(Extracted records)
==================================================
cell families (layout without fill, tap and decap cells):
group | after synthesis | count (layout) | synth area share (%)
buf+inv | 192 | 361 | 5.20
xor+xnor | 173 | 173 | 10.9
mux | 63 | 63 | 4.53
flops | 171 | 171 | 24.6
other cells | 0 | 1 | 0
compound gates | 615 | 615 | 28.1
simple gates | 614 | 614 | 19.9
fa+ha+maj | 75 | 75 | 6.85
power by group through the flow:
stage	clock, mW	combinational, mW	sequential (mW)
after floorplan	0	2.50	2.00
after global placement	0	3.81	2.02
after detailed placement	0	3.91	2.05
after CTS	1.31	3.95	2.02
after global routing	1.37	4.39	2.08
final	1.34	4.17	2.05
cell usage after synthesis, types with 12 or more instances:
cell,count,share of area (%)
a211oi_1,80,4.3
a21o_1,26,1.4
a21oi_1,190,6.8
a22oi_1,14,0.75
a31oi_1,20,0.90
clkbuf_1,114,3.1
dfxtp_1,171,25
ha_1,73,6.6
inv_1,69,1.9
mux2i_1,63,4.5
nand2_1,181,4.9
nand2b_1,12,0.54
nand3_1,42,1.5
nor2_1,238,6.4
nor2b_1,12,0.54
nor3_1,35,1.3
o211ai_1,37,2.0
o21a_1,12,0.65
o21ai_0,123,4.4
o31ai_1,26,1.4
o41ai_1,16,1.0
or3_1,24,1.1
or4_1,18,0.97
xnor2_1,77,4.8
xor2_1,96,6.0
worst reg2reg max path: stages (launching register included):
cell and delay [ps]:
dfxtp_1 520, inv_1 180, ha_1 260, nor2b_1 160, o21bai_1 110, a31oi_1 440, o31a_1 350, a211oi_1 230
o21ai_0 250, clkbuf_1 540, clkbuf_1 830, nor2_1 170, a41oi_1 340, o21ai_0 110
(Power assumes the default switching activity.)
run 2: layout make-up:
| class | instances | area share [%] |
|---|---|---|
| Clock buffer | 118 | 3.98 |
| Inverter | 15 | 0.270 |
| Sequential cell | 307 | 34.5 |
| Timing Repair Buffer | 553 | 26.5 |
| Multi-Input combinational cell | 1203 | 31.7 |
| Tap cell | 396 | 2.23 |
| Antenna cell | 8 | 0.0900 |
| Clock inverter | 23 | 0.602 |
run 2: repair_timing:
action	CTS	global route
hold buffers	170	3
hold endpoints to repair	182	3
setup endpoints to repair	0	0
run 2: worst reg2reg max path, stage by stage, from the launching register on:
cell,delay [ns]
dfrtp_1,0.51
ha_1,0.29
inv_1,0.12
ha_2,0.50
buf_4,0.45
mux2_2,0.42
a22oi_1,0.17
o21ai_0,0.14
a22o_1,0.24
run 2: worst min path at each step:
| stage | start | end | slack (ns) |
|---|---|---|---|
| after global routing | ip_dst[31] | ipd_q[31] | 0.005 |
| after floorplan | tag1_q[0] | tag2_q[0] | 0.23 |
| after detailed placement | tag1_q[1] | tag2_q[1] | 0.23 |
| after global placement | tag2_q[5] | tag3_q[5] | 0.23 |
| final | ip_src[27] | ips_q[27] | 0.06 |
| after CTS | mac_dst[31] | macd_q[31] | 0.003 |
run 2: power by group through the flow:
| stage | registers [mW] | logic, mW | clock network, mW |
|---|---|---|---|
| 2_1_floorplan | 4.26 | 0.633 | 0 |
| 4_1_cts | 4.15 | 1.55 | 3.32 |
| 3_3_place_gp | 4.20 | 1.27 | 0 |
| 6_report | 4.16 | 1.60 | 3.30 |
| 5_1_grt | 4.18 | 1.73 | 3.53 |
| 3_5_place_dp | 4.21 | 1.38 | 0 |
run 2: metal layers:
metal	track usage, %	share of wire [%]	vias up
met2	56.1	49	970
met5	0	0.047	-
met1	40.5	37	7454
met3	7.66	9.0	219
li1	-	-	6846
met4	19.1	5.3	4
[config.mk]
export PLATFORM = sky130hd
export DESIGN_NAME = fixed_16_capped_accum
export DESIGN_NICKNAME = d
export VERILOG_FILES = /design/src/rtl/fixed_16_capped_accum.sv
export SDC_FILE = /design/constraint.sdc
export NUM_CORES = 1
export LEC_CHECK = 0
export CORE_MARGIN = 3
export CORE_UTILIZATION = 45
export CTS_BUF_LIST = sky130_fd_sc_hd__clkbuf_2 sky130_fd_sc_hd__clkbuf_4 sky130_fd_sc_hd__clkbuf_8
export DETAILED_ROUTE_END_ITERATION = 6
export PLACE_DENSITY_LB_ADDON = 0.25
export SETUP_SLACK_MARGIN = 0.4
export SLEW_MARGIN = 25
export SYNTH_ARGS = -nofsm -noshare
export SYNTH_HDL_FRONTEND = slang
export SYNTH_SLANG_ARGS = --single-unit
[constraint.sdc]
create_clock -name clk -period 3 [get_ports clk]
set_clock_uncertainty 0.15 [all_clocks]
set_input_delay 0.45 -clock clk [delete_from_list [all_inputs] [get_ports clk]]
set_output_delay 0.45 -clock clk [all_outputs]
set_load 0.03 [all_outputs]
<file path="src/rtl/otter_lsu.sv">
// RV32I load/store unit: one outstanding bus access at a time, with byte-lane steering,
// load sign/zero extension, alignment/funct3 checking and a bus ack timeout.
module otter_lsu #(
  parameter int TIMEOUT_CYCLES = 255
) (
  input  logic        clk,
  input  logic        rst,
  input  logic        req_valid,
  output logic        req_ready,
  input  logic        req_we,
  input  logic [2:0]  req_funct3,
  input  logic [31:0] req_addr,
  input  logic [31:0] req_wdata,
  output logic        mem_req,
  output logic        mem_we,
  output logic [31:0] mem_addr,
  output logic [3:0]  mem_be,
  output logic [31:0] mem_wdata,
  input  logic        mem_ack,
  input  logic [31:0] mem_rdata,
  output logic        rsp_valid,
  output logic [31:0] rsp_rdata,
  output logic [1:0]  rsp_err
);
  localparam int CW = $clog2(TIMEOUT_CYCLES + 1);

  typedef enum logic [1:0] {IDLE, BUS, RESP} state_t;

  state_t          r_state;
  logic [CW-1:0]   r_cnt;
  logic            r_we;
  logic [2:0]      r_f3;
  logic [1:0]      r_off;

  logic            w_illegal;
  logic            w_misal;
  logic [3:0]      w_be;
  logic [31:0]     w_wdata;
  logic [31:0]     w_lane;
  logic [15:0]     w_half;
  logic [31:0]     w_ld;

  assign req_ready = (r_state == IDLE);

  always_comb begin
    if (req_we) w_illegal = req_funct3[2] | (req_funct3 == 3'b011);
    else        w_illegal = (req_funct3 == 3'b011) | (req_funct3 == 3'b110) | (req_funct3 == 3'b111);
  end

  assign w_misal = ((req_funct3[1:0] == 2'b01) & req_addr[0]) |
                   ((req_funct3[1:0] == 2'b10) & (req_addr[1:0] != 2'b00));

  always_comb begin
    w_be    = 4'hF;
    w_wdata = req_wdata;
    case (req_funct3[1:0])
      2'b00: begin
        w_be    = 4'b0001 << req_addr[1:0];
        w_wdata = {4{req_wdata[7:0]}};
      end
      2'b01: begin
        w_be    = req_addr[1] ? 4'b1100 : 4'b0011;
        w_wdata = {2{req_wdata[15:0]}};
      end
      default: begin
        w_be    = 4'hF;
        w_wdata = req_wdata;
      end
    endcase
  end

  // Load data is steered from the lane captured at accept time.
  always_comb begin
    w_lane = mem_rdata >> {r_off, 3'b000};
    w_half = r_off[1] ? mem_rdata[31:16] : mem_rdata[15:0];
    case (r_f3)
      3'b000:  w_ld = {{24{w_lane[7]}}, w_lane[7:0]};
      3'b001:  w_ld = {{16{w_half[15]}}, w_half};
      3'b100:  w_ld = {24'd0, w_lane[7:0]};
      3'b101:  w_ld = {16'd0, w_half};
      default: w_ld = mem_rdata;
    endcase
  end

  always_ff @(posedge clk) begin
    if (rst) begin
      r_state   <= IDLE;
      r_cnt     <= '0;
      r_we      <= 1'b0;
      r_f3      <= 3'd0;
      r_off     <= 2'd0;
      mem_req   <= 1'b0;
      mem_we    <= 1'b0;
      mem_addr  <= 32'd0;
      mem_be    <= 4'd0;
      mem_wdata <= 32'd0;
      rsp_valid <= 1'b0;
      rsp_rdata <= 32'd0;
      rsp_err   <= 2'b00;
    end else begin
      rsp_valid <= 1'b0;
      case (r_state)
        IDLE: if (req_valid) begin
          if (w_illegal || w_misal) begin
            r_state   <= RESP;
            rsp_valid <= 1'b1;
            rsp_rdata <= 32'd0;
            rsp_err   <= w_illegal ? 2'b11 : 2'b01;
          end else begin
            r_state   <= BUS;
            r_cnt     <= '0;
            r_we      <= req_we;
            r_f3      <= req_funct3;
            r_off     <= req_addr[1:0];
            mem_req   <= 1'b1;
            mem_we    <= req_we;
            mem_addr  <= {req_addr[31:2], 2'b00};
            mem_be    <= w_be;
            mem_wdata <= w_wdata;
          end
        end
        BUS: begin
          // An ack on the final allowed cycle still completes normally.
          if (mem_ack) begin
            r_state   <= RESP;
            mem_req   <= 1'b0;
            rsp_valid <= 1'b1;
            rsp_rdata <= r_we ? 32'd0 : w_ld;
            rsp_err   <= 2'b00;
          end else if (r_cnt == CW'(TIMEOUT_CYCLES - 1)) begin
            r_state   <= RESP;
            mem_req   <= 1'b0;
            rsp_valid <= 1'b1;
            rsp_rdata <= 32'd0;
            rsp_err   <= 2'b10;
          end else begin
            r_cnt <= r_cnt + 1'b1;
          end
        end
        RESP:    r_state <= IDLE;
        default: r_state <= IDLE;
      endcase
    end
  end
endmodule

</file>
File: src/rtl/reduce_tree_pipe_level.sv
// One combinational tree level: IN_W nodes pairwise reduced to IN_W/2
// using the base op (NOR shares the OR gates; inversion happens at the root).
module reduce_level
  import reduce_tree_pipe_pkg::*;
#(
  parameter int unsigned IN_W = 2
) (
  input  logic [1:0]        op,
  input  logic [IN_W-1:0]   in_data,
  output logic [IN_W/2-1:0] out_data
);

  for (genvar i = 0; i < IN_W / 2; i++) begin : g_pair
    logic a;
    logic b;
    logic r;

    assign a = in_data[2*i];
    assign b = in_data[2*i+1];

    always_comb begin
      case (op)
        REDOP_AND: r = a & b;
        REDOP_XOR: r = a ^ b;
        default:   r = a | b;
      endcase
    end

    assign out_data[i] = r;
  end

endmodule

File: src/rtl/reduce_tree_pipe.sv
// Pipelined WIDTH-input bitwise reduction tree (OR/AND/XOR/NOR) with a
// register slice every REG_EVERY levels and a valid/ready handshake.
module reduce_tree_pipe
  import reduce_tree_pipe_pkg::*;
#(
  parameter int unsigned WIDTH     = 32,
  parameter int unsigned REG_EVERY = 1
) (
  input  logic             clk,
  input  logic             rst_n,
  input  logic             in_valid,
  output logic             in_ready,
  input  logic [WIDTH-1:0] in_data,
  input  logic [1:0]       in_op,
  output logic             out_valid,
  input  logic             out_ready,
  output logic             out_bit,
  output logic [1:0]       out_op
);

  localparam int unsigned LEVELS = clog2(WIDTH);
  localparam int unsigned STAGES = (LEVELS + REG_EVERY - 1) / REG_EVERY;
  localparam logic [STAGES-1:0] ALL_ONES = '1;

  if ((WIDTH < 2) || (WIDTH > 256) || ((WIDTH & (WIDTH - 1)) != 0)) begin : g_bad_width
    $error("reduce_tree_pipe: WIDTH must be a power of two in 2..256");
  end
  if ((REG_EVERY < 1) || (REG_EVERY > LEVELS)) begin : g_bad_reg_every
    $error("reduce_tree_pipe: REG_EVERY must be in 1..log2(WIDTH)");
  end

  logic [STAGES-1:0]       v_q, v_d;
  logic [STAGES-1:0][1:0]  op_q, op_d;
  logic [STAGES-1:0]       adv;
  logic [STAGES:0]         v_chain;
  logic [STAGES:0][1:0]    op_chain;

  // Index s of the chains is what stage s loads from; the top entry is the output.
  assign v_chain  = {v_q, in_valid};
  assign op_chain = {op_q, in_op};

  // The ripple "!v[s] || adv[s+1]" is flattened: stage s advances when the
  // consumer takes the head or any stage from s to the output is empty.
  always_comb begin
    adv = '0;
    for (int unsigned s = 0; s < STAGES; s++) begin
      adv[s] = out_ready || !(&(v_q | ~(ALL_ONES << s)));
    end
  end

  always_comb begin
    v_d  = v_q;
    op_d = op_q;
    for (int unsigned s = 0; s < STAGES; s++) begin
      if (adv[s]) begin
        v_d[s]  = v_chain[s];
        op_d[s] = op_chain[s];
      end
    end
  end

  always_ff @(posedge clk or negedge rst_n) begin
    if (!rst_n) begin
      v_q  <= '0;
      op_q <= '0;
    end else begin
      v_q  <= v_d;
      op_q <= op_d;
    end
  end

  for (genvar k = 1; k <= LEVELS; k++) begin : g_lvl
    localparam int unsigned IN_W = WIDTH >> (k - 1);
    localparam int unsigned SIDX = (k - 1) / REG_EVERY;

    logic [IN_W-1:0]   lin;
    logic [IN_W/2-1:0] lout;
    logic [IN_W/2-1:0] lnext;
    logic [1:0]        lop;

    if (k == 1) begin : g_src_in
      assign lin = in_data;
    end else begin : g_src_lvl
      assign lin = g_lvl[k-1].lnext;
    end

    assign lop = op_chain[SIDX];

    reduce_level #(
      .IN_W(IN_W)
    ) u_level (
      .op      (lop),
      .in_data (lin),
      .out_data(lout)
    );

    if (((k % REG_EVERY) == 0) || (k == LEVELS)) begin : g_reg
      logic [IN_W/2-1:0] data_q, data_d;

      always_comb data_d = adv[SIDX] ? lout : data_q;

      always_ff @(posedge clk or negedge rst_n) begin
        if (!rst_n) data_q <= '0;
        else        data_q <= data_d;
      end

      assign lnext = data_q;
    end else begin : g_comb
      assign lnext = lout;
    end
  end

  assign in_ready  = adv[0];
  assign out_valid = v_chain[STAGES];
  assign out_op    = op_chain[STAGES];
  assign out_bit   = (op_chain[STAGES] == REDOP_NOR) ? ~g_lvl[LEVELS].lnext[0]
                                                     :  g_lvl[LEVELS].lnext[0];

endmodule
## src/rtl/tft_pkg.sv

```systemverilog
// Shared TFT drawing types: arbiter FSM states, default SPI byte width
// and the fixed client slot assignments used by the drawing engines.
package tft_pkg;

    typedef enum logic [1:0] {
        IDLE      = 2'd0,
        WAIT_BUSY = 2'd1,
        HOLD      = 2'd2,
        GAP       = 2'd3
    } state_t;

    localparam int TFT_DATA_W = 8;

    localparam int CLIENT_INIT   = 0;
    localparam int CLIENT_SCENE  = 1;
    localparam int CLIENT_PLAYER = 2;

endpackage

```

## src/rtl/tft_draw_arbiter_if.sv

```systemverilog
// Bus bundle between the drawing clients, the arbiter and tft_spi.
// master: client/SPI side that drives requests and data.
// slave : arbiter side that returns grants and the muxed SPI input.
//
// Handshake: a client holds req high until it is done. The arbiter answers
// with a one-hot enable; the enabled client must raise client_busy within
// BUSY_TIMEOUT cycles and keep it high for the whole transfer. Lowering
// client_busy ends the grant. spi_busy must be low before a new grant.
interface tft_draw_arbiter_if
    import tft_pkg::*;
#(
    parameter int NUM_CLIENTS = 3,
    parameter int DATA_W      = TFT_DATA_W
);
    localparam int ID_W = $clog2(NUM_CLIENTS);

    logic [NUM_CLIENTS-1:0]        req;
    logic [NUM_CLIENTS-1:0]        client_busy;
    logic [NUM_CLIENTS*DATA_W-1:0] client_data;
    logic [NUM_CLIENTS-1:0]        client_dc;
    logic [NUM_CLIENTS-1:0]        client_transmit;
    logic                          spi_busy;
    logic [NUM_CLIENTS-1:0]        enable;
    logic [DATA_W-1:0]             spi_data;
    logic                          spi_dc;
    logic                          spi_transmit;
    logic [ID_W-1:0]               grant_id;
    logic                          active;
    logic                          timeout_err;

    modport master (
        output req, client_busy, client_data, client_dc, client_transmit, spi_busy,
        input  enable, spi_data, spi_dc, spi_transmit, grant_id, active, timeout_err
    );

    modport slave (
        input  req, client_busy, client_data, client_dc, client_transmit, spi_busy,
        output enable, spi_data, spi_dc, spi_transmit, grant_id, active, timeout_err
    );

endinterface

```

## src/rtl/tft_rr_picker.sv

```systemverilog
// Combinational winner selection over a request vector. In fixed mode the
// lowest index wins; in round-robin mode the search starts one past ptr and
// wraps at NUM_CLIENTS-1 -> 0.
module tft_rr_picker #(
    parameter int NUM_CLIENTS = 3,
    parameter int ID_W        = $clog2(NUM_CLIENTS)
) (
    input  logic [NUM_CLIENTS-1:0] req,
    input  logic [ID_W-1:0]        ptr,
    input  logic                   rr_mode,
    output logic [ID_W-1:0]        winner,
    output logic                   valid
);

    logic [ID_W-1:0] idx;
    int              start;

    // Scan from the start position and keep the first requester found.
    always_comb begin
        winner = '0;
        valid  = 1'b0;
        idx    = '0;
        start  = rr_mode ? (int'(ptr) + 1) : 0;
        for (int off = 0; off < NUM_CLIENTS; off++) begin
            idx = ID_W'((start + off) % NUM_CLIENTS);
            if (!valid && req[idx]) begin
                winner = idx;
                valid  = 1'b1;
            end
        end
    end

endmodule

```

## src/rtl/tft_draw_arbiter.sv

```systemverilog
// Shares one tft_spi transmitter among NUM_CLIENTS drawing engines.
// Request-driven one-hot grants, fixed priority or round robin, with a
// timeout that revokes a grant whose client never raises busy.
// Optional macro DRAW_ARB_ONESHOT_EN: client 0 (tft_init) is granted only
// once per reset; a timed-out grant does not count as its one shot.
module tft_draw_arbiter
    import tft_pkg::*;
#(
    parameter int NUM_CLIENTS  = 3,
    parameter int DATA_W       = TFT_DATA_W,
    parameter int ROUND_ROBIN  = 0,
    parameter int BUSY_TIMEOUT = 15
) (
    input  logic                clk,
    input  logic                rst,
    tft_draw_arbiter_if.slave   bus,
    output state_t              state
);

    localparam int ID_W  = $clog2(NUM_CLIENTS);
    localparam int CNT_W = $clog2(BUSY_TIMEOUT + 1);

    state_t                 state_q;
    logic [NUM_CLIENTS-1:0] enable_q;
    logic [ID_W-1:0]        grant_id_q;
    logic                   timeout_q;
    logic [ID_W-1:0]        ptr_q;
    logic [CNT_W-1:0]       cnt_q;
    logic [NUM_CLIENTS-1:0] mask;

    logic [ID_W-1:0]        pick_id;
    logic                   pick_valid;
    logic [NUM_CLIENTS-1:0] pick_onehot;
    logic                   g_busy;

    tft_rr_picker #(
        .NUM_CLIENTS (NUM_CLIENTS),
        .ID_W        (ID_W)
    ) u_picker (
        .req     (bus.req & ~mask),
        .ptr     (ptr_q),
        .rr_mode (ROUND_ROBIN != 0),
        .winner  (pick_id),
        .valid   (pick_valid)
    );

    assign pick_onehot = NUM_CLIENTS'(1) << pick_id;
    // Busy of the granted client only; zero whenever nothing is granted.
    assign g_busy      = |(bus.client_busy & enable_q);

    // Grant FSM: IDLE -> WAIT_BUSY -> HOLD -> GAP -> IDLE, timeout skips HOLD.
    always_ff @(posedge clk) begin
        if (!rst) begin
            state_q    <= IDLE;
            enable_q   <= '0;
            grant_id_q <= '0;
            timeout_q  <= 1'b0;
            ptr_q      <= ID_W'(NUM_CLIENTS - 1);
            cnt_q      <= '0;
        end else begin
            timeout_q <= 1'b0;
            case (state_q)
                IDLE: begin
                    if (!bus.spi_busy && pick_valid) begin
                        enable_q   <= pick_onehot;
                        grant_id_q <= pick_id;
                        cnt_q      <= '0;
                        state_q    <= WAIT_BUSY;
                    end
                end
                WAIT_BUSY: begin
                    if (g_busy) begin
                        state_q <= HOLD;
                    end else if (cnt_q == CNT_W'(BUSY_TIMEOUT - 1)) begin
                        enable_q  <= '0;
                        timeout_q <= 1'b1;
                        state_q   <= GAP;
                    end else begin
                        cnt_q <= cnt_q + CNT_W'(1);
                    end
                end
                HOLD: begin
                    if (!g_busy) begin
                        enable_q <= '0;
                        ptr_q    <= grant_id_q;
                        state_q  <= GAP;
                    end
                end
                GAP: begin
                    state_q <= IDLE;
                end
                default: begin
                    state_q  <= IDLE;
                    enable_q <= '0;
                end
            endcase
        end
    end

`ifdef DRAW_ARB_ONESHOT_EN
    // Retire client 0 after its first normally completed grant.
    always_ff @(posedge clk) begin
        if (!rst) begin
            mask <= '0;
        end else if (state_q == HOLD && !g_busy && enable_q[0]) begin
            mask[0] <= 1'b1;
        end
    end
`else
    assign mask = '0;
`endif

    // Output mux: AND-OR over the one-hot grant, so idle drives all zeros.
    always_comb begin
        bus.spi_data     = '0;
        bus.spi_dc       = 1'b0;
        bus.spi_transmit = 1'b0;
        for (int i = 0; i < NUM_CLIENTS; i++) begin
            if (enable_q[i]) begin
                bus.spi_data     = bus.spi_data | bus.client_data[i*DATA_W +: DATA_W];
                bus.spi_dc       = bus.spi_dc | bus.client_dc[i];
                bus.spi_transmit = bus.spi_transmit | bus.client_transmit[i];
            end
        end
    end

    assign bus.enable      = enable_q;
    assign bus.grant_id    = grant_id_q;
    assign bus.active      = |enable_q;
    assign bus.timeout_err = timeout_q;
    assign state           = state_q;

endmodule

```

## src/flat_wrapper.sv

```systemverilog
// flat-port wrapper written by rule: the top's interface ports become plain ports
module tft_draw_arbiter_flat import tft_pkg::*;
#(
    parameter int NUM_CLIENTS  = 3,
    parameter int DATA_W       = TFT_DATA_W,
    parameter int ROUND_ROBIN  = 0,
    parameter int BUSY_TIMEOUT = 15
)
  (clk, rst, state, bus_req, bus_client_busy, bus_client_data, bus_client_dc, bus_client_transmit, bus_spi_busy, bus_enable, bus_spi_data, bus_spi_dc, bus_spi_transmit, bus_grant_id, bus_active, bus_timeout_err);
  tft_draw_arbiter_if #(.NUM_CLIENTS(NUM_CLIENTS), .DATA_W(DATA_W)) bus_i ();
  input  logic clk;
  input  logic rst;
  output state_t state;
  input wire logic [$bits(bus_i.req)-1:0] bus_req;
  input wire logic [$bits(bus_i.client_busy)-1:0] bus_client_busy;
  input wire logic [$bits(bus_i.client_data)-1:0] bus_client_data;
  input wire logic [$bits(bus_i.client_dc)-1:0] bus_client_dc;
  input wire logic [$bits(bus_i.client_transmit)-1:0] bus_client_transmit;
  input wire logic [$bits(bus_i.spi_busy)-1:0] bus_spi_busy;
  output wire logic [$bits(bus_i.enable)-1:0] bus_enable;
  output wire logic [$bits(bus_i.spi_data)-1:0] bus_spi_data;
  output wire logic [$bits(bus_i.spi_dc)-1:0] bus_spi_dc;
  output wire logic [$bits(bus_i.spi_transmit)-1:0] bus_spi_transmit;
  output wire logic [$bits(bus_i.grant_id)-1:0] bus_grant_id;
  output wire logic [$bits(bus_i.active)-1:0] bus_active;
  output wire logic [$bits(bus_i.timeout_err)-1:0] bus_timeout_err;
  assign bus_i.req = bus_req;
  assign bus_i.client_busy = bus_client_busy;
  assign bus_i.client_data = bus_client_data;
  assign bus_i.client_dc = bus_client_dc;
  assign bus_i.client_transmit = bus_client_transmit;
  assign bus_i.spi_busy = bus_spi_busy;
  assign bus_enable = bus_i.enable;
  assign bus_spi_data = bus_i.spi_data;
  assign bus_spi_dc = bus_i.spi_dc;
  assign bus_spi_transmit = bus_i.spi_transmit;
  assign bus_grant_id = bus_i.grant_id;
  assign bus_active = bus_i.active;
  assign bus_timeout_err = bus_i.timeout_err;
  tft_draw_arbiter #(.NUM_CLIENTS(NUM_CLIENTS), .DATA_W(DATA_W), .ROUND_ROBIN(ROUND_ROBIN), .BUSY_TIMEOUT(BUSY_TIMEOUT)) u_core (.clk(clk), .rst(rst), .bus(bus_i), .state(state));
endmodule
```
==================================================
### Exercise directions
Search the entries for the word "metal" and copy every line that holds it.

### Task answer
run 2: metal layers:
metal	track usage, %	share of wire [%]	vias up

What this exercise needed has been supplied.